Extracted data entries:
<file path="src/pkg/peripheral_irq_cfg.svh">
// constants for the peripheral interrupt logic
// assumes inclusion by bare name from the package and the design file
`ifndef PERIPHERAL_IRQ_CFG_SVH
`define PERIPHERAL_IRQ_CFG_SVH
`define SRC_COUNT 4
`define SRC_EEPROM 0
`define SRC_TOUCH 1
`define SRC_SERIAL 2
`define SRC_ADC 3
`define VEC_WIDTH 12
`define VEC_EEPROM 12'h01c
`define VEC_TOUCH 12'h008
`define VEC_SERIAL 12'h018
`define VEC_ADC 12'h020
`define STACK_DEPTH 8
`define ADDR_CTRL 4'h0
`define ADDR_FLAGS 4'h1
`define ADDR_STACK 4'h2
`define BIT_GIE 4
`define BIT_CFOV 4
`define BIT_M0OV 5
`endif

</file>
<file path="src/pkg/peripheral_irq_pkg.sv">
// types for the peripheral interrupt logic
// assumes the cfg header sits on the include path
`include "peripheral_irq_cfg.svh"
package peripheral_irq_pkg;
  typedef struct packed {
    logic eeprom_write_done;
    logic touch_slot_overflow;
    logic touch_cap_freq_overflow;
    logic touch_module0_overflow;
    logic serial_byte_done;
    logic serial_addr_match;
    logic serial_timeout;
    logic adc_done;
  } periph_events_type;
  typedef struct packed {
    logic [3:0] addr;
    logic [7:0] wdata;
    logic wr;
    logic rd;
  } reg_req_type;
  typedef struct packed {
    logic vector_valid;
    logic [`VEC_WIDTH-1:0] vector_addr;
  } vector_out_type;
  typedef enum logic [1:0] {ST_RUN, ST_VECTOR} seq_state_type;
endpackage

</file>
<file path="src/hw/peripheral_interrupt_logic.sv">
// request flags, enables, vectoring and wake-up for four peripheral sources
// assumes the sequencer pulses stack_pop/exit strobes and accepts vectors immediately
//
// Contract
// - eeprom write end sets its flag
// - vector needs flag, enable, global enable, stack room
// - eeprom service clears flag and global enable
// - touch slot overflow sets touch flag
// - touch service clears flag and global enable
// - any c/f counter overflow sets sticky flag
// - module0 counter overflow sets sticky flag
// - serial byte, match or timeout sets flag
// - serial service clears flag and global enable
// - adc conversion end sets adc flag
// - adc service clears flag and global enable
// - rising request flag produces wake-up
// - wake-up ignores all enable bits
// - flag holds until serviced or cleared
// - only program counter pushed on vector
// - interrupt exit restores pc, sets global enable
// - plain exit keeps global enable low
// - each source owns a distinct vector
// - global enable low blocks all service
//
// Chosen here: the register offsets and the strobed register port.
`include "peripheral_irq_cfg.svh"
module peripheral_interrupt_logic #(
  parameter int STACK_DEPTH = `STACK_DEPTH
) (
  input wire logic mclk_in,
  input wire logic rst_in,
  input wire peripheral_irq_pkg::periph_events_type events_in,
  input wire peripheral_irq_pkg::reg_req_type bus_in,
  input wire logic [3:0] stack_level_in,
  input wire logic irq_exit_instr_in,
  input wire logic plain_subroutine_exit_in,
  output logic [7:0] rdata_out,
  output peripheral_irq_pkg::vector_out_type vector_out,
  output logic push_pc_out,
  output logic wakeup_out
);
  import peripheral_irq_pkg::*;

  // the level port is four bits wide, so deeper stacks cannot be told apart
  if (STACK_DEPTH < 1 || STACK_DEPTH > 15) begin : g_bad_depth
    $error("stack depth out of range");
  end

  logic [`SRC_COUNT-1:0] flag_reg;
  logic [`SRC_COUNT-1:0] flag_prev_reg;
  logic [`SRC_COUNT-1:0] enable_reg;
  logic global_irq_enable_reg;
  logic touch_cap_freq_overflow_flag_reg;
  logic touch_module0_overflow_flag_reg;
  logic [`SRC_COUNT-1:0] set_ev;
  logic [`SRC_COUNT-1:0] eligible;
  logic [`SRC_COUNT-1:0] grant;
  logic [`SRC_COUNT-1:0] sw_clr;
  logic [`SRC_COUNT-1:0] sw_set;
  logic stack_full;
  logic take;
  logic [`VEC_WIDTH-1:0] vec_sel;
  seq_state_type state_reg;
  logic wr_ctrl;
  logic wr_flags;

  assign wr_ctrl = bus_in.wr && bus_in.addr == `ADDR_CTRL;
  assign wr_flags = bus_in.wr && bus_in.addr == `ADDR_FLAGS;

  // hardware event inputs per source
  assign set_ev[`SRC_EEPROM] = events_in.eeprom_write_done;
  assign set_ev[`SRC_TOUCH] = events_in.touch_slot_overflow;
  assign set_ev[`SRC_SERIAL] = events_in.serial_byte_done | events_in.serial_addr_match
                               | events_in.serial_timeout;
  assign set_ev[`SRC_ADC] = events_in.adc_done;

  assign stack_full = stack_level_in >= 4'(STACK_DEPTH);

  // flags register write replaces bits; writing 1 lets software preset a flag before sleep
  assign sw_set = wr_flags ? bus_in.wdata[`SRC_COUNT-1:0] : '0;
  assign sw_clr = wr_flags ? ~bus_in.wdata[`SRC_COUNT-1:0] : '0;

  // one vector per cycle pair; state blocks a second grant while the first lands
  assign eligible = flag_reg & enable_reg & {`SRC_COUNT{global_irq_enable_reg}};
  assign take = state_reg == ST_RUN && |eligible && !stack_full;

  always_comb begin
    grant = '0;
    vec_sel = `VEC_EEPROM;
    // touch, then serial, then eeprom, then adc
    if (eligible[`SRC_TOUCH]) begin
      grant[`SRC_TOUCH] = 1'b1;
      vec_sel = `VEC_TOUCH;
    end else if (eligible[`SRC_SERIAL]) begin
      grant[`SRC_SERIAL] = 1'b1;
      vec_sel = `VEC_SERIAL;
    end else if (eligible[`SRC_EEPROM]) begin
      grant[`SRC_EEPROM] = 1'b1;
      vec_sel = `VEC_EEPROM;
    end else if (eligible[`SRC_ADC]) begin
      grant[`SRC_ADC] = 1'b1;
      vec_sel = `VEC_ADC;
    end
    if (!take) begin
      grant = '0;
    end
  end

  // set wins over both hardware service clear and software clear
  genvar gi;
  generate
    for (gi = 0; gi < `SRC_COUNT; gi++) begin : g_flag
      always_ff @(posedge mclk_in or posedge rst_in) begin
        if (rst_in) begin
          flag_reg[gi] <= 1'b0;
        end else if (set_ev[gi] || sw_set[gi]) begin
          flag_reg[gi] <= 1'b1;
        end else if (grant[gi] || sw_clr[gi]) begin
          flag_reg[gi] <= 1'b0;
        end
      end
    end
  endgenerate

  always_ff @(posedge mclk_in or posedge rst_in) begin
    if (rst_in) begin
      touch_cap_freq_overflow_flag_reg <= 1'b0;
      touch_module0_overflow_flag_reg <= 1'b0;
    end else begin
      if (events_in.touch_cap_freq_overflow) begin
        touch_cap_freq_overflow_flag_reg <= 1'b1;
      end else if (wr_flags && !bus_in.wdata[`BIT_CFOV]) begin
        touch_cap_freq_overflow_flag_reg <= 1'b0;
      end
      if (events_in.touch_module0_overflow) begin
        touch_module0_overflow_flag_reg <= 1'b1;
      end else if (wr_flags && !bus_in.wdata[`BIT_M0OV]) begin
        touch_module0_overflow_flag_reg <= 1'b0;
      end
    end
  end

  always_ff @(posedge mclk_in or posedge rst_in) begin
    if (rst_in) begin
      enable_reg <= '0;
    end else if (wr_ctrl) begin
      enable_reg <= bus_in.wdata[`SRC_COUNT-1:0];
    end
  end

  // hardware clear on service beats a same-cycle software write
  always_ff @(posedge mclk_in or posedge rst_in) begin
    if (rst_in) begin
      global_irq_enable_reg <= 1'b0;
    end else if (take) begin
      global_irq_enable_reg <= 1'b0;
    end else if (irq_exit_instr_in) begin
      global_irq_enable_reg <= 1'b1;
    end else if (wr_ctrl) begin
      global_irq_enable_reg <= bus_in.wdata[`BIT_GIE];
    end
  end

  always_ff @(posedge mclk_in or posedge rst_in) begin
    if (rst_in) begin
      state_reg <= ST_RUN;
    end else begin
      case (state_reg)
        ST_RUN: begin
          if (take) begin
            state_reg <= ST_VECTOR;
          end
        end
        ST_VECTOR: begin
          state_reg <= ST_RUN;
        end
        default: begin
          state_reg <= ST_RUN;
        end
      endcase
    end
  end

  // only the pc goes on the stack; the sequencer does the push
  always_ff @(posedge mclk_in or posedge rst_in) begin
    if (rst_in) begin
      vector_out <= '0;
      push_pc_out <= 1'b0;
    end else begin
      vector_out.vector_valid <= take;
      vector_out.vector_addr <= take ? vec_sel : vector_out.vector_addr;
      push_pc_out <= take;
    end
  end

  // flags are registered here, so the edge detector sees settled state
  always_ff @(posedge mclk_in or posedge rst_in) begin
    if (rst_in) begin
      flag_prev_reg <= '0;
      wakeup_out <= 1'b0;
    end else begin
      flag_prev_reg <= flag_reg;
      wakeup_out <= |(flag_reg & ~flag_prev_reg);
    end
  end

  always_ff @(posedge mclk_in or posedge rst_in) begin
    if (rst_in) begin
      rdata_out <= '0;
    end else if (bus_in.rd) begin
      case (bus_in.addr)
        `ADDR_CTRL: rdata_out <= {3'h0, global_irq_enable_reg, enable_reg};
        `ADDR_FLAGS: rdata_out <= {2'h0, touch_module0_overflow_flag_reg,
                                   touch_cap_freq_overflow_flag_reg, flag_reg};
        `ADDR_STACK: rdata_out <= {4'h0, stack_level_in};
        default: rdata_out <= '0;
      endcase
    end else begin
      rdata_out <= '0;
    end
  end

  // plain exit changes nothing here: the global enable simply stays as it is
  logic unused_plain_exit;
  assign unused_plain_exit = plain_subroutine_exit_in;

  // every property samples on the rising clock edge and sleeps through reset
  service_clears_gie_a: assert property (
      @(posedge mclk_in) disable iff (rst_in)
      take |=> !global_irq_enable_reg)
    else $error("global enable not cleared on service");
  no_vector_gie_low_a: assert property (
      @(posedge mclk_in) disable iff (rst_in)
      !global_irq_enable_reg |=> !vector_out.vector_valid)
    else $error("vector while disabled");
  no_vector_full_a: assert property (
      @(posedge mclk_in) disable iff (rst_in)
      stack_full |=> !vector_out.vector_valid)
    else $error("vector with full stack");
  eeprom_flag_set_a: assert property (
      @(posedge mclk_in) disable iff (rst_in)
      events_in.eeprom_write_done |=> flag_reg[`SRC_EEPROM])
    else $error("eeprom flag missed");
  serial_flag_set_a: assert property (
      @(posedge mclk_in) disable iff (rst_in)
      events_in.serial_byte_done || events_in.serial_addr_match || events_in.serial_timeout |=> flag_reg[`SRC_SERIAL])
    else $error("serial flag missed");
  adc_flag_set_a: assert property (
      @(posedge mclk_in) disable iff (rst_in)
      events_in.adc_done |=> flag_reg[`SRC_ADC])
    else $error("adc flag missed");
  touch_flag_set_a: assert property (
      @(posedge mclk_in) disable iff (rst_in)
      events_in.touch_slot_overflow |=> flag_reg[`SRC_TOUCH])
    else $error("touch flag missed");
  flag_holds_a: assert property (
      @(posedge mclk_in) disable iff (rst_in)
      flag_reg[`SRC_ADC] && !grant[`SRC_ADC] && !wr_flags |=> flag_reg[`SRC_ADC])
    else $error("adc flag dropped");
  wake_on_rise_a: assert property (
      @(posedge mclk_in) disable iff (rst_in)
      $rose(flag_reg[`SRC_TOUCH]) |=> wakeup_out)
    else $error("no wake-up on flag rise");
  exit_sets_gie_a: assert property (
      @(posedge mclk_in) disable iff (rst_in)
      irq_exit_instr_in && !take |=> global_irq_enable_reg)
    else $error("exit did not enable");
  cfov_sticky_a: assert property (
      @(posedge mclk_in) disable iff (rst_in)
      touch_cap_freq_overflow_flag_reg && !wr_flags |=> touch_cap_freq_overflow_flag_reg)
    else $error("cf overflow flag cleared by hardware");
  m0ov_sticky_a: assert property (
      @(posedge mclk_in) disable iff (rst_in)
      touch_module0_overflow_flag_reg && !wr_flags |=> touch_module0_overflow_flag_reg)
    else $error("module0 overflow flag cleared by hardware");

  // per-source service and vector properties, then priority, spacing, push, plain-exit and any-flag wake-up properties
  eeprom_flag_clr_a: assert property (
      @(posedge mclk_in) disable iff (rst_in)
      grant[`SRC_EEPROM] && !events_in.eeprom_write_done && !wr_flags |=> !flag_reg[`SRC_EEPROM])
    else $error("eeprom flag kept after service");
  touch_flag_clr_a: assert property (
      @(posedge mclk_in) disable iff (rst_in)
      grant[`SRC_TOUCH] && !events_in.touch_slot_overflow && !wr_flags |=> !flag_reg[`SRC_TOUCH])
    else $error("touch flag kept after service");
  serial_flag_clr_a: assert property (
      @(posedge mclk_in) disable iff (rst_in)
      grant[`SRC_SERIAL] && !wr_flags && !events_in.serial_byte_done && !events_in.serial_addr_match
      && !events_in.serial_timeout |=> !flag_reg[`SRC_SERIAL])
    else $error("serial flag kept after service");
  adc_flag_clr_a: assert property (
      @(posedge mclk_in) disable iff (rst_in)
      grant[`SRC_ADC] && !events_in.adc_done && !wr_flags |=> !flag_reg[`SRC_ADC])
    else $error("adc flag kept after service");
  eeprom_vec_addr_a: assert property (
      @(posedge mclk_in) disable iff (rst_in)
      grant[`SRC_EEPROM] |=> vector_out.vector_valid && vector_out.vector_addr == `VEC_EEPROM)
    else $error("wrong eeprom vector");
  touch_vec_addr_a: assert property (
      @(posedge mclk_in) disable iff (rst_in)
      grant[`SRC_TOUCH] |=> vector_out.vector_valid && vector_out.vector_addr == `VEC_TOUCH)
    else $error("wrong touch vector");
  serial_vec_addr_a: assert property (
      @(posedge mclk_in) disable iff (rst_in)
      grant[`SRC_SERIAL] |=> vector_out.vector_valid && vector_out.vector_addr == `VEC_SERIAL)
    else $error("wrong serial vector");
  adc_vec_addr_a: assert property (
      @(posedge mclk_in) disable iff (rst_in)
      grant[`SRC_ADC] |=> vector_out.vector_valid && vector_out.vector_addr == `VEC_ADC)
    else $error("wrong adc vector");
  touch_first_a: assert property (
      @(posedge mclk_in) disable iff (rst_in)
      take && eligible[`SRC_TOUCH] |-> grant[`SRC_TOUCH])
    else $error("touch request not served first");
  one_grant_a: assert property (
      @(posedge mclk_in) disable iff (rst_in)
      $onehot0(grant))
    else $error("more than one source granted");
  vector_spacing_a: assert property (
      @(posedge mclk_in) disable iff (rst_in)
      vector_out.vector_valid |=> !vector_out.vector_valid)
    else $error("back-to-back vectors");
  push_with_vector_a: assert property (
      @(posedge mclk_in) disable iff (rst_in)
      push_pc_out == vector_out.vector_valid)
    else $error("push not paired with vector");
  plain_exit_keeps_a: assert property (
      @(posedge mclk_in) disable iff (rst_in)
      plain_subroutine_exit_in && !irq_exit_instr_in && !wr_ctrl && !global_irq_enable_reg
      |=> !global_irq_enable_reg)
    else $error("plain exit enabled interrupts");
  wake_any_rise_a: assert property (
      @(posedge mclk_in) disable iff (rst_in)
      (flag_reg & ~$past(flag_reg)) != '0 |=> wakeup_out)
    else $error("flag rise without wake-up");

  cover_vector_c: cover property (@(posedge mclk_in) disable iff (rst_in) take ##1 push_pc_out);
  cover_two_pending_c: cover property (@(posedge mclk_in) disable iff (rst_in) take && $countones(eligible) > 1);
  cover_wake_c: cover property (@(posedge mclk_in) disable iff (rst_in) wakeup_out);
  cover_full_c: cover property (@(posedge mclk_in) disable iff (rst_in) stack_full && |eligible);
  cover_exit_c: cover property (@(posedge mclk_in) disable iff (rst_in) irq_exit_instr_in ##1 global_irq_enable_reg);
endmodule

</file>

* **ACTIVITY**: Find the lines that mention "path" in the entries and show them.

* **ANSWER TO THIS PROBLEM**:
<file path="src/pkg/peripheral_irq_cfg.svh">
<file path="src/pkg/peripheral_irq_pkg.sv">
// assumes the cfg header sits on the include path
<file path="src/hw/peripheral_interrupt_logic.sv">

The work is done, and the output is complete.